Na proposta de Lei de Diretrizes Orçamentárias que enviou ao Congresso, o Executivo introduziu a diretriz de ajustar o nível do superávit primário nas contas públicas (o excedente de receitas sobre as despesas, excluídas as despesas financeiras) de acordo com as flutuações da economia. Discussões sobre as diretrizes gerais da LDO passaram a se concentrar nesse ponto.
Propõe o governo que, quando a economia crescer mais que o previsto, deverão ocorrer cortes de gastos públicos para atingir uma meta de superávit maior. E vice-versa: quando a economia se desaquecer e o PIB for menor que o esperado, seriam permitidos aumentos de gastos (ou cortes de impostos) que, ao custo de gerar um resultado fiscal menor, teriam o efeito compensatório de reanimar um pouco a economia.
A política fiscal ajudaria a amenizar flutuações da atividade econômica, desempenhando papel "anticíclico".
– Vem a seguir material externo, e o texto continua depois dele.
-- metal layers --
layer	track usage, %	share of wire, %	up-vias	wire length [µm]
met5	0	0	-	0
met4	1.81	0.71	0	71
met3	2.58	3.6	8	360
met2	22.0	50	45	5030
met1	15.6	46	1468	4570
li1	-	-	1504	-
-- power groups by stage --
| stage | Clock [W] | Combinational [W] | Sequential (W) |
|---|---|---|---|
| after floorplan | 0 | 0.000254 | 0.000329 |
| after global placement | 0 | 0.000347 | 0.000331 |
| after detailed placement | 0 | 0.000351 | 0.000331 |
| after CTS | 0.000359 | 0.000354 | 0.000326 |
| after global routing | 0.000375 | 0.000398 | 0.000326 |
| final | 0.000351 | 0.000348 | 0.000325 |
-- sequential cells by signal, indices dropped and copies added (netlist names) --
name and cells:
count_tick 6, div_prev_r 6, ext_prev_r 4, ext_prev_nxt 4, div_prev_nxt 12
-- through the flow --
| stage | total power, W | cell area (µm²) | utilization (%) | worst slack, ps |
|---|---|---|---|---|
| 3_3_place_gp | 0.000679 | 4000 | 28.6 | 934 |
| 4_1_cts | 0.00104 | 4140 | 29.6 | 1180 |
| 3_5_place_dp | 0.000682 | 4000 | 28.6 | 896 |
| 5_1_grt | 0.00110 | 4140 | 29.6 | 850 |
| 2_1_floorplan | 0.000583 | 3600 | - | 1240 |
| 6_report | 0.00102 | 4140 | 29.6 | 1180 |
`src/verilog/clk_gate_pkg.sv`:
```
// peripheral clock gating: offsets, field positions, reset values, carriers
// assumes a 32-bit apb slave with word-aligned registers
package clk_gate_pkg;
   // ----------------------------------------------------------------
   // register map
   // ----------------------------------------------------------------
   localparam logic [11:0] ENABLE0_OFFSET = 12'h008;
   localparam logic [11:0] ENABLE1_OFFSET = 12'h00C;
   localparam logic [31:0] ENABLE0_RESET = 32'h0000_0001;
   localparam logic [31:0] ENABLE1_RESET = 32'h0000_0000;
   // implemented bits; everything else is reserved
   localparam logic [31:0] ENABLE0_MASK = 32'h0001_73FF;
   localparam logic [31:0] ENABLE1_MASK = 32'h0203_1001;

   // ----------------------------------------------------------------
   // field positions, first enable register
   // ----------------------------------------------------------------
   localparam int SERIAL0_BIT = 16;
   localparam int SPI_PORT2_BIT = 14;
   localparam int SPI_PORT1_BIT = 13;
   localparam int SPI_PORT0_BIT = 12;
   localparam int TWOWIRE1_BIT = 9;
   localparam int TWOWIRE0_BIT = 8;
   localparam int COMPARATOR_PAIR_BIT = 7;
   localparam int CLOCK_OUTPUT_BIT = 6;
   localparam int TIMER3_BIT = 5;
   localparam int TIMER0_BIT = 2;
   localparam int RTC_BUS_BIT = 1;
   localparam int WATCHDOG_BIT = 0;

   // ----------------------------------------------------------------
   // field positions, second enable register
   // ----------------------------------------------------------------
   localparam int TOUCH_KEY_BIT = 25;
   localparam int PULSE_UNIT1_BIT = 17;
   localparam int PULSE_UNIT0_BIT = 16;
   localparam int DAC_BIT = 12;
   localparam int SMARTCARD0_BIT = 0;

   // ----------------------------------------------------------------
   // bus carriers
   // ----------------------------------------------------------------
   typedef struct packed {
      logic write;
      logic [11:0] addr;
      logic [31:0] wdata;
   } bus_req_t;

   typedef struct packed {
      logic [31:0] rdata;
      logic hit;
   } bus_rsp_t;
endpackage

```
`src/verilog/clock_gate_cell.sv`:
```
// one glitch-free clock gate
// assumes clk is the source clock and en comes from clk's domain
`timescale 1ns/1ps
`default_nettype none
module clock_gate_cell (
   // clock and reset
   input wire logic clk,
   input wire logic rst_n,
   // control
   input wire logic en,
   // gated clock
   output logic gclk
);
   logic en_low;
   logic next_en_low;

   // ----------------------------------------------------------------
   // enable capture while clk is low
   // ----------------------------------------------------------------
   // next value of the held enable
   always_comb begin
      next_en_low = en;
   end

   // captured on the falling edge so the and gate sees no enable change
   // during the high phase; only rst_n falling in the high phase can cut a pulse short
   always_ff @(negedge clk or negedge rst_n) begin
      if (!rst_n) begin
         en_low <= 1'b0;
      end else begin
         en_low <= next_en_low;
      end
   end

   // gated output follows the source only while enabled
   assign gclk = clk & en_low;
endmodule // clock_gate_cell
`default_nettype wire

```
`src/verilog/apb_reg_port.sv`:
```
// apb slave front end with one wait state
// assumes a well-behaved apb master on pclk
`timescale 1ns/1ps
`default_nettype none
module apb_reg_port
   import clk_gate_pkg::*;
(
   // clock and reset
   input wire logic pclk,
   input wire logic presetn,
   // apb
   input wire logic psel,
   input wire logic penable,
   input wire logic pwrite,
   input wire logic [11:0] paddr,
   input wire logic [31:0] pwdata,
   output logic pready,
   output logic [31:0] prdata,
   output logic pslverr,
   // register file side
   output clk_gate_pkg::bus_req_t req,
   output logic wr_commit,
   input wire clk_gate_pkg::bus_rsp_t rsp
);
   import clk_gate_pkg::*;

   logic next_pready;
   logic [31:0] next_prdata;
   logic next_pslverr;
   logic access;

   // ----------------------------------------------------------------
   // request decode
   // ----------------------------------------------------------------
   assign access = psel & penable;
   assign req = '{write: pwrite, addr: paddr, wdata: pwdata};
   // write lands on the same edge that the master samples pready
   assign wr_commit = access & pready & pwrite;

   // answer one cycle into the access phase
   always_comb begin
      next_pready = access & ~pready;
      next_prdata = 32'h0000_0000;
      next_pslverr = 1'b0;
      if (access && !pready) begin
         next_prdata = (!pwrite && rsp.hit) ? rsp.rdata : 32'h0000_0000;
         next_pslverr = ~rsp.hit; // unmapped address
      end
   end

   // response registers
   always_ff @(posedge pclk or negedge presetn) begin
      if (!presetn) begin
         pready <= 1'b0;
         prdata <= 32'h0000_0000;
         pslverr <= 1'b0;
      end else begin
         pready <= next_pready;
         prdata <= next_prdata;
         pslverr <= next_pslverr;
      end
   end
endmodule // apb_reg_port
`default_nettype wire

```
`src/verilog/apb_peripheral_clock_gating.sv`:
```
// peripheral clock gating: two enable registers over apb, one gate per implemented bit
// assumes all peripheral clocks derive from pclk and that register_lock_open
// comes from logic on pclk
//
// Operation
// - bit 16 gates serial port 0 clock
// - bits 14..12 gate spi ports 2..0
// - bits 9..8 gate two-wire ports 1..0
// - bit 7 gates shared comparator pair clock
// - bit 6 gates clock output divider clock
// - bits 5..2 gate timers 3..0
// - bit 1 gates rtc bus clock only
// - bit 0 gates watchdog, writable when unlocked
// - second register at 0x0C, resets all zero
// - second register bit 25 gates touch key
// - bits 17..16 gate pulse units 1..0
// - bit 12 gates dac clock
// - bit 0 gates smart card 0
// - first register at 0x08, resets to 0x1
//
// The APB slave port was left to the implementer.
`timescale 1ns/1ps
`default_nettype none
module apb_peripheral_clock_gating
   import clk_gate_pkg::*;
(
   // clock and reset
   input wire logic pclk,
   input wire logic presetn,
   // apb
   input wire logic psel,
   input wire logic penable,
   input wire logic pwrite,
   input wire logic [11:0] paddr,
   input wire logic [31:0] pwdata,
   output logic pready,
   output logic [31:0] prdata,
   output logic pslverr,
   // protected register lock, high while open
   input wire logic register_lock_open,
   // gated clocks, one per register bit; reserved bits stay low
   output logic [31:0] gated_clk0,
   output logic [31:0] gated_clk1,
   // individual peripheral clocks
   output logic serial0_clk_gate,
   output logic spi_port2_clk_gate,
   output logic spi_port1_clk_gate,
   output logic spi_port0_clk_gate,
   output logic twowire1_clk_gate,
   output logic twowire0_clk_gate,
   output logic comparator_pair_clk_gate,
   output logic clock_output_clk_gate,
   output logic [3:0] timer_clk_gate,
   output logic rtc_bus_clk_gate,
   output logic watchdog_clk_gate,
   output logic touch_key_clk_gate,
   output logic pulse_unit1_clk_gate,
   output logic pulse_unit0_clk_gate,
   output logic dac_clk_gate,
   output logic smartcard0_clk_gate
);
   import clk_gate_pkg::*;

   bus_req_t req;
   bus_rsp_t rsp;
   logic wr_commit;
   logic [31:0] apb_clock_enable_0;
   logic [31:0] apb_clock_enable_1;
   logic [31:0] next_enable_0;
   logic [31:0] next_enable_1;
   logic [31:0] write_mask_0;

   // ----------------------------------------------------------------
   // bus front end
   // ----------------------------------------------------------------
   apb_reg_port u_port (
      .pclk(pclk),
      .presetn(presetn),
      .psel(psel),
      .penable(penable),
      .pwrite(pwrite),
      .paddr(paddr),
      .pwdata(pwdata),
      .pready(pready),
      .prdata(prdata),
      .pslverr(pslverr),
      .req(req),
      .wr_commit(wr_commit),
      .rsp(rsp)
   );

   // ----------------------------------------------------------------
   // read decode
   // ----------------------------------------------------------------
   // reserved bits are never stored, so they read back as zero
   always_comb begin
      rsp = '{rdata: 32'h0000_0000, hit: 1'b0};
      case (req.addr)
         ENABLE0_OFFSET: begin
            rsp = '{rdata: apb_clock_enable_0, hit: 1'b1};
         end
         ENABLE1_OFFSET: begin
            rsp = '{rdata: apb_clock_enable_1, hit: 1'b1};
         end
         default: begin
            rsp = '{rdata: 32'h0000_0000, hit: 1'b0};
         end
      endcase
   end

   // ----------------------------------------------------------------
   // enable registers
   // ----------------------------------------------------------------
   // watchdog bit drops out of the mask while the lock is closed
   always_comb begin
      write_mask_0 = ENABLE0_MASK;
      write_mask_0[WATCHDOG_BIT] = register_lock_open;
   end

   // merge writes through the masks; reserved bits stay zero
   always_comb begin
      next_enable_0 = apb_clock_enable_0;
      next_enable_1 = apb_clock_enable_1;
      if (wr_commit && req.addr == ENABLE0_OFFSET) begin
         next_enable_0 = (apb_clock_enable_0 & ~write_mask_0)
                       | (req.wdata & write_mask_0);
      end
      if (wr_commit && req.addr == ENABLE1_OFFSET) begin
         next_enable_1 = req.wdata & ENABLE1_MASK;
      end
   end

   // watchdog clock alone runs out of reset
   always_ff @(posedge pclk or negedge presetn) begin
      if (!presetn) begin
         apb_clock_enable_0 <= ENABLE0_RESET;
         apb_clock_enable_1 <= ENABLE1_RESET;
      end else begin
         apb_clock_enable_0 <= next_enable_0;
         apb_clock_enable_1 <= next_enable_1;
      end
   end

   // ----------------------------------------------------------------
   // clock gates
   // ----------------------------------------------------------------
   // one gate per implemented bit; a gated clock cannot come from a
   // flip-flop, so these outputs are the gate's and-term
   genvar i;
   generate
      for (i = 0; i < 32; i++) begin : g_gate
         if (ENABLE0_MASK[i]) begin : g_reg0
            clock_gate_cell u_gate0 (
               .clk(pclk),
               .rst_n(presetn),
               .en(apb_clock_enable_0[i]),
               .gclk(gated_clk0[i])
            );
         end else begin : g_idle0
            assign gated_clk0[i] = 1'b0;
         end
         if (ENABLE1_MASK[i]) begin : g_reg1
            clock_gate_cell u_gate1 (
               .clk(pclk),
               .rst_n(presetn),
               .en(apb_clock_enable_1[i]),
               .gclk(gated_clk1[i])
            );
         end else begin : g_idle1
            assign gated_clk1[i] = 1'b0;
         end
      end
   endgenerate

   // ----------------------------------------------------------------
   // named peripheral clocks
   // ----------------------------------------------------------------
   assign serial0_clk_gate = gated_clk0[SERIAL0_BIT];
   assign spi_port2_clk_gate = gated_clk0[SPI_PORT2_BIT];
   assign spi_port1_clk_gate = gated_clk0[SPI_PORT1_BIT];
   assign spi_port0_clk_gate = gated_clk0[SPI_PORT0_BIT];
   assign twowire1_clk_gate = gated_clk0[TWOWIRE1_BIT];
   assign twowire0_clk_gate = gated_clk0[TWOWIRE0_BIT];
   // one clock feeds both comparators
   assign comparator_pair_clk_gate = gated_clk0[COMPARATOR_PAIR_BIT];
   assign clock_output_clk_gate = gated_clk0[CLOCK_OUTPUT_BIT];
   // timer n sits at bit n+2
   assign timer_clk_gate = gated_clk0[TIMER3_BIT:TIMER0_BIT];
   // bus side only; the rtc counting clock is selected elsewhere
   assign rtc_bus_clk_gate = gated_clk0[RTC_BUS_BIT];
   assign watchdog_clk_gate = gated_clk0[WATCHDOG_BIT];
   assign touch_key_clk_gate = gated_clk1[TOUCH_KEY_BIT];
   assign pulse_unit1_clk_gate = gated_clk1[PULSE_UNIT1_BIT];
   assign pulse_unit0_clk_gate = gated_clk1[PULSE_UNIT0_BIT];
   assign dac_clk_gate = gated_clk1[DAC_BIT];
   assign smartcard0_clk_gate = gated_clk1[SMARTCARD0_BIT];
endmodule // apb_peripheral_clock_gating
`default_nettype wire

```
## src/common/subtract_skip_swap_consts.svh

```systemverilog
// offsets, field positions, reset values and timing counts of the execution block
`ifndef SUBTRACT_SKIP_SWAP_CONSTS_SVH
`define SUBTRACT_SKIP_SWAP_CONSTS_SVH

// ==========================================================================
// register byte addresses
`define OFS_CMD        8'h00
`define OFS_WORK       8'h04
`define OFS_FLAGS      8'h08
`define OFS_STAT       8'h0c
`define OFS_MEM_BASE   8'h40
`define MEM_SEL_HI     7
`define MEM_SEL_LO     6
`define MEM_SEL_VAL    2'h1
`define MEM_IDX_HI     5
`define MEM_IDX_LO     2

// ==========================================================================
// command word fields
`define CMD_OP_LO      0
`define CMD_BIT_LO     4
`define CMD_ADDR_LO    8
`define CMD_IMM_LO     16

// ==========================================================================
// flag and status bit positions
`define FLG_CARRY      0
`define FLG_HALF       1
`define FLG_ZERO       2
`define FLG_OVER       3
`define STAT_BUSY      0
`define STAT_SKIP      1
`define STAT_CYC_LO    4

// ==========================================================================
// reset values and timing
`define WORK_RST       8'h00
`define FLAGS_RST      4'h0
`define INSTR_DIV      2'h3

`endif

```

## src/common/subtract_skip_swap_pkg.sv

```systemverilog
// types shared by the execution block and its sub-modules
`default_nettype none

package subtract_skip_swap_pkg;

    // ======================================================================
    // instruction kinds
    typedef enum logic [2:0] {
        OP_SKIP_IF_BIT_SET,
        OP_SUB_WORK,
        OP_MINUS_INTO_MEMORY,
        OP_SUB_IMM,
        OP_SWAP
    } op_t;

    // ======================================================================
    // status flags
    typedef struct packed {
        logic signedRangeExceedBit;
        logic zero;
        logic halfCarry;
        logic carry;
    } flags_t;

    // ======================================================================
    // one decoded instruction
    typedef struct packed {
        logic [7:0] imm;
        logic [3:0] addr;
        logic [2:0] bitSel;
        op_t        op;
    } cmd_t;

    // register selection by address
    typedef enum logic [2:0] {
        SEL_CMD,
        SEL_WORK,
        SEL_FLAGS,
        SEL_STAT,
        SEL_MEM,
        SEL_NONE
    } reg_sel_t;

endpackage : subtract_skip_swap_pkg

`default_nettype wire

```

## src/subtract_skip_swap_exec.sv

```systemverilog
// instruction execution core for bit skip, subtract and nibble swap, with APB access
`timescale 1ns/1ps
`default_nettype none
`include "subtract_skip_swap_consts.svh"

// Function
// - bit-test skip: selected memory bit set means the next instruction is skipped
// - bit-test skip: tested bit clear means execution simply continues
// - taken skip lasts two instruction cycles, second one a dummy
// - register subtract: work register minus memory byte into work register
// - every subtract sets overflow, zero, half-carry; carry is inverted borrow
// - memory subtract: work minus memory into memory, work register unchanged
// - immediate subtract: work register minus instruction constant into work register
// - nibble exchange swaps low and high halves of a memory byte in place
module subtract_skip_swap_exec
    import subtract_skip_swap_pkg::*;
(
    input  wire logic        mclk,
    input  wire logic        rst,
    input  wire logic        psel,
    input  wire logic        penable,
    input  wire logic        pwrite,
    input  wire logic [7:0]  paddr,
    input  wire logic [31:0] pwdata,
    output logic      [31:0] prdata,
    output logic             pready,
    output logic             pslverr,
    output logic             busy,
    output logic             skipNext
);

    typedef enum logic [1:0] {
        ST_IDLE,
        ST_EXEC,
        ST_DUMMY
    } state_t;

    state_t      state_ff;
    logic [1:0]  divCnt_ff;
    logic        cycEn_ff;
    cmd_t        cmd_ff;
    logic [7:0]  work_ff;
    flags_t      flags_ff;
    logic        busy_ff;
    logic        skipPulse_ff;
    logic        lastSkip_ff;
    logic [1:0]  lastCycles_ff;
    logic [31:0] prdata_ff;
    logic        pready_ff;
    logic        pslverr_ff;

    logic        accessDone;
    logic        apbWrite;
    reg_sel_t    selNow;
    logic        cmdOpValid;
    logic        execNow;
    logic        skipTaken;
    logic [7:0]  memByte;
    logic [7:0]  busByte;
    logic [7:0]  subtrahend;
    logic [7:0]  diff;
    flags_t      subFlags;
    logic        memWrEn;
    logic [3:0]  memWrAddr;
    logic [7:0]  memWrData;
    logic [31:0] rdMux;
    logic        refuse;

    // ======================================================================
    // address decode, shared by read mux and error check
    function automatic reg_sel_t decodeAddr(input logic [7:0] a);
        reg_sel_t s;
        s = SEL_NONE;
        if (a[1:0] != 2'h0) begin
            s = SEL_NONE;
        end else if (a == `OFS_CMD) begin
            s = SEL_CMD;
        end else if (a == `OFS_WORK) begin
            s = SEL_WORK;
        end else if (a == `OFS_FLAGS) begin
            s = SEL_FLAGS;
        end else if (a == `OFS_STAT) begin
            s = SEL_STAT;
        end else if (a[`MEM_SEL_HI:`MEM_SEL_LO] == `MEM_SEL_VAL) begin
            s = SEL_MEM;
        end
        return s;
    endfunction : decodeAddr

    // only the five defined opcodes start an instruction
    function automatic logic isValidOp(input logic [2:0] code);
        return code <= 3'(OP_SWAP);
    endfunction : isValidOp

    // ======================================================================
    // instruction-cycle enable: one mclk pulse every four clocks
    always_ff @(posedge mclk or posedge rst) begin
        if (rst) begin
            divCnt_ff <= 2'h0;
            cycEn_ff  <= 1'b0;
        end else begin
            divCnt_ff <= (divCnt_ff == `INSTR_DIV) ? 2'h0 : divCnt_ff + 2'h1;
            cycEn_ff  <= (divCnt_ff == `INSTR_DIV);
        end
    end

    // ======================================================================
    // APB handshake terms
    assign accessDone = psel && penable && pready_ff;
    assign apbWrite   = accessDone && pwrite && !pslverr_ff;
    assign selNow     = decodeAddr(paddr);
    assign cmdOpValid = isValidOp(pwdata[`CMD_OP_LO +: 3]);

    // refused: unmapped, read-only status, bad opcode, or any write while busy
    always_comb begin
        refuse = 1'b0;
        if (selNow == SEL_NONE) begin
            refuse = 1'b1;
        end else if (pwrite && (busy_ff || selNow == SEL_STAT)) begin
            refuse = 1'b1;
        end else if (pwrite && selNow == SEL_CMD && !cmdOpValid) begin
            refuse = 1'b1;
        end
    end

    // read data assembled from the addressed register
    always_comb begin
        rdMux = 32'h0000_0000;
        case (selNow)
            SEL_CMD:   rdMux = 32'(cmd_ff);
            SEL_WORK:  rdMux = {24'h00_0000, work_ff};
            SEL_FLAGS: rdMux = {28'h000_0000, flags_ff};
            SEL_STAT: begin
                rdMux[`STAT_BUSY]          = busy_ff;
                rdMux[`STAT_SKIP]          = lastSkip_ff;
                rdMux[`STAT_CYC_LO +: 2]   = lastCycles_ff;
            end
            SEL_MEM:   rdMux = {24'h00_0000, busByte};
            default:   rdMux = 32'h0000_0000;
        endcase
    end

    // answer one cycle into the access phase; data and error latched with it
    always_ff @(posedge mclk or posedge rst) begin
        if (rst) begin
            pready_ff  <= 1'b0;
            pslverr_ff <= 1'b0;
            prdata_ff  <= 32'h0000_0000;
        end else if (psel && penable && !pready_ff) begin
            pready_ff  <= 1'b1;
            pslverr_ff <= refuse;
            prdata_ff  <= pwrite ? 32'h0000_0000 : rdMux;
        end else begin
            pready_ff  <= 1'b0;
            pslverr_ff <= 1'b0;
        end
    end

    // ======================================================================
    // command capture; a write to the command register starts execution
    always_ff @(posedge mclk or posedge rst) begin
        if (rst) begin
            cmd_ff <= '0;
        end else if (apbWrite && selNow == SEL_CMD) begin
            cmd_ff.op     <= op_t'(pwdata[`CMD_OP_LO +: 3]);
            cmd_ff.bitSel <= pwdata[`CMD_BIT_LO +: 3];
            cmd_ff.addr   <= pwdata[`CMD_ADDR_LO +: 4];
            cmd_ff.imm    <= pwdata[`CMD_IMM_LO +: 8];
        end
    end

    // ======================================================================
    // sequencer: execute on an instruction cycle, add a dummy if skipping
    assign execNow   = (state_ff == ST_EXEC) && cycEn_ff;
    assign skipTaken = (cmd_ff.op == OP_SKIP_IF_BIT_SET) && memByte[cmd_ff.bitSel];

    always_ff @(posedge mclk or posedge rst) begin
        if (rst) begin
            state_ff <= ST_IDLE;
        end else begin
            case (state_ff)
                ST_IDLE: begin
                    if (apbWrite && selNow == SEL_CMD) begin
                        state_ff <= ST_EXEC;
                    end
                end
                ST_EXEC: begin
                    if (cycEn_ff) begin
                        state_ff <= skipTaken ? ST_DUMMY : ST_IDLE;
                    end
                end
                ST_DUMMY: begin
                    if (cycEn_ff) begin
                        state_ff <= ST_IDLE;
                    end
                end
                default: state_ff <= ST_IDLE;
            endcase
        end
    end

    // busy from command acceptance until the last instruction cycle ends
    always_ff @(posedge mclk or posedge rst) begin
        if (rst) begin
            busy_ff <= 1'b0;
        end else if (apbWrite && selNow == SEL_CMD) begin
            busy_ff <= 1'b1;
        end else if (cycEn_ff && ((state_ff == ST_EXEC && !skipTaken) ||
                                  state_ff == ST_DUMMY)) begin
            busy_ff <= 1'b0;
        end
    end

    // skip pulse and record of the last instruction's cost
    always_ff @(posedge mclk or posedge rst) begin
        if (rst) begin
            skipPulse_ff  <= 1'b0;
            lastSkip_ff   <= 1'b0;
            lastCycles_ff <= 2'h0;
        end else begin
            skipPulse_ff <= execNow && skipTaken;
            if (execNow) begin
                lastSkip_ff   <= skipTaken;
                lastCycles_ff <= skipTaken ? 2'h2 : 2'h1;
            end
        end
    end

    // ======================================================================
    // datapath: memory and subtractor
    assign subtrahend = (cmd_ff.op == OP_SUB_IMM) ? cmd_ff.imm : memByte;

    sub_unit u_sub (
        .minuend    (work_ff),
        .subtrahend (subtrahend),
        .diff       (diff),
        .flags      (subFlags)
    );

    // exec writes win; bus writes are refused while busy so no clash
    always_comb begin
        memWrEn   = 1'b0;
        memWrAddr = paddr[`MEM_IDX_HI:`MEM_IDX_LO];
        memWrData = pwdata[7:0];
        if (execNow && cmd_ff.op == OP_MINUS_INTO_MEMORY) begin
            memWrEn   = 1'b1;
            memWrAddr = cmd_ff.addr;
            memWrData = diff;
        end else if (execNow && cmd_ff.op == OP_SWAP) begin
            memWrEn   = 1'b1;
            memWrAddr = cmd_ff.addr;
            memWrData = {memByte[3:0], memByte[7:4]};
        end else if (apbWrite && selNow == SEL_MEM) begin
            memWrEn   = 1'b1;
        end
    end

    data_mem u_mem (
        .mclk    (mclk),
        .rst     (rst),
        .wrEn    (memWrEn),
        .wrAddr  (memWrAddr),
        .wrData  (memWrData),
        .rdAddrA (cmd_ff.addr),
        .rdAddrB (paddr[`MEM_IDX_HI:`MEM_IDX_LO]),
        .rdDataA (memByte),
        .rdDataB (busByte)
    );

    // ======================================================================
    // work register: register and immediate subtract results, else software writes
    always_ff @(posedge mclk or posedge rst) begin
        if (rst) begin
            work_ff <= `WORK_RST;
        end else if (execNow && (cmd_ff.op == OP_SUB_WORK || cmd_ff.op == OP_SUB_IMM)) begin
            work_ff <= diff;
        end else if (apbWrite && selNow == SEL_WORK) begin
            work_ff <= pwdata[7:0];
        end
    end

    // flags move on subtracts and software writes; skip and swap keep them
    always_ff @(posedge mclk or posedge rst) begin
        if (rst) begin
            flags_ff <= `FLAGS_RST;
        end else if (execNow && (cmd_ff.op == OP_SUB_WORK ||
                                 cmd_ff.op == OP_MINUS_INTO_MEMORY ||
                                 cmd_ff.op == OP_SUB_IMM)) begin
            flags_ff <= subFlags;
        end else if (apbWrite && selNow == SEL_FLAGS) begin
            flags_ff <= pwdata[3:0];
        end
    end

    // ======================================================================
    // outputs straight from flip-flops
    assign prdata   = prdata_ff;
    assign pready   = pready_ff;
    assign pslverr  = pslverr_ff;
    assign busy     = busy_ff;
    assign skipNext = skipPulse_ff;

endmodule : subtract_skip_swap_exec

`default_nettype wire

```

## src/sub_unit.sv

```systemverilog
// 8-bit subtractor with overflow, zero, half-carry and carry results
`timescale 1ns/1ps
`default_nettype none

module sub_unit
    import subtract_skip_swap_pkg::*;
(
    input  wire logic [7:0] minuend,
    input  wire logic [7:0] subtrahend,
    output logic      [7:0] diff,
    output flags_t          flags
);

    logic [8:0] wide;
    logic [4:0] low;

    // add the inverse plus one: carry out is the inverted borrow
    always_comb begin
        wide = {1'b0, minuend} + {1'b0, ~subtrahend} + 9'h001;
        low  = {1'b0, minuend[3:0]} + {1'b0, ~subtrahend[3:0]} + 5'h01;
        diff = wide[7:0];
        flags.carry                = wide[8];
        flags.halfCarry            = low[4];
        flags.zero                 = (wide[7:0] == 8'h00);
        flags.signedRangeExceedBit = (minuend[7] != subtrahend[7])
                                   && (wide[7] != minuend[7]);
    end

endmodule : sub_unit

`default_nettype wire

```

## src/data_mem.sv

```systemverilog
// sixteen-byte data memory in flip-flops, one write port, two read ports
`timescale 1ns/1ps
`default_nettype none

module data_mem (
    input  wire logic       mclk,
    input  wire logic       rst,
    input  wire logic       wrEn,
    input  wire logic [3:0] wrAddr,
    input  wire logic [7:0] wrData,
    input  wire logic [3:0] rdAddrA,
    input  wire logic [3:0] rdAddrB,
    output logic      [7:0] rdDataA,
    output logic      [7:0] rdDataB
);

    logic [7:0] mem_ff [16];

    // ======================================================================
    // one flip-flop byte per location
    genvar i;
    generate
        for (i = 0; i < 16; i++) begin : g_byte
            always_ff @(posedge mclk or posedge rst) begin
                if (rst) begin
                    mem_ff[i] <= 8'h00;
                end else if (wrEn && (wrAddr == 4'(i))) begin
                    mem_ff[i] <= wrData;
                end
            end
        end
    endgenerate

    // reads are combinational so the exec cycle sees the byte at once
    assign rdDataA = mem_ff[rdAddrA];
    assign rdDataB = mem_ff[rdAddrB];

endmodule : data_mem

`default_nettype wire

```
Ao observador desavisado, pode parecer uma novidade -afinal, nos últimos anos, sob a pressão das dificuldades de financiamento das contas externas e da dívida pública, a política fiscal foi apertada, desempenhando um papel "pró-cíclico", ao contribuir para agravar a perda de dinamismo da economia. Mas manejar a política fiscal de modo anticíclico está longe de ser novidade: é um preceito há décadas consagrado em livros-textos de macroeconomia.
O ponto principal da proposta do governo é outro: reside em fixar o nível expressivo de 3,75% do PIB como piso do superávit primário para os próximos anos. Isso corresponde a propor um aperto fiscal perene, voltado a produzir redução contínua e expressiva da dívida líquida do setor público como proporção do PIB. É uma sinalização forte: a centralidade do aperto fiscal, que as novas autoridades econômicas de início justificaram como resposta a uma situação emergencial, vai se transmutando em programa de governo.
Ao colocar o foco das preocupações na redução progressiva do estoque da dívida, outros aspectos são deixados de lado. Um deles é a questão das condições de rolagem da dívida pública. O que torna a dívida pública um grave fator de limitação do raio de manobra da política econômica não é o seu tamanho, considerado em si mesmo, mas as condições em que ela é financiada: o seu perfil de vencimento excessivamente curto, a indexação de grande proporção dos títulos públicos (ao câmbio, aos juros e a índices de preços) e seu custo elevado para o governo, determinado pela prática de juros altos.
Reduzir a dívida sem aliviar esses constrangimentos -e ao custo de manter os investimentos públicos persistentemente comprimidos- pode ser uma vitória de Pirro.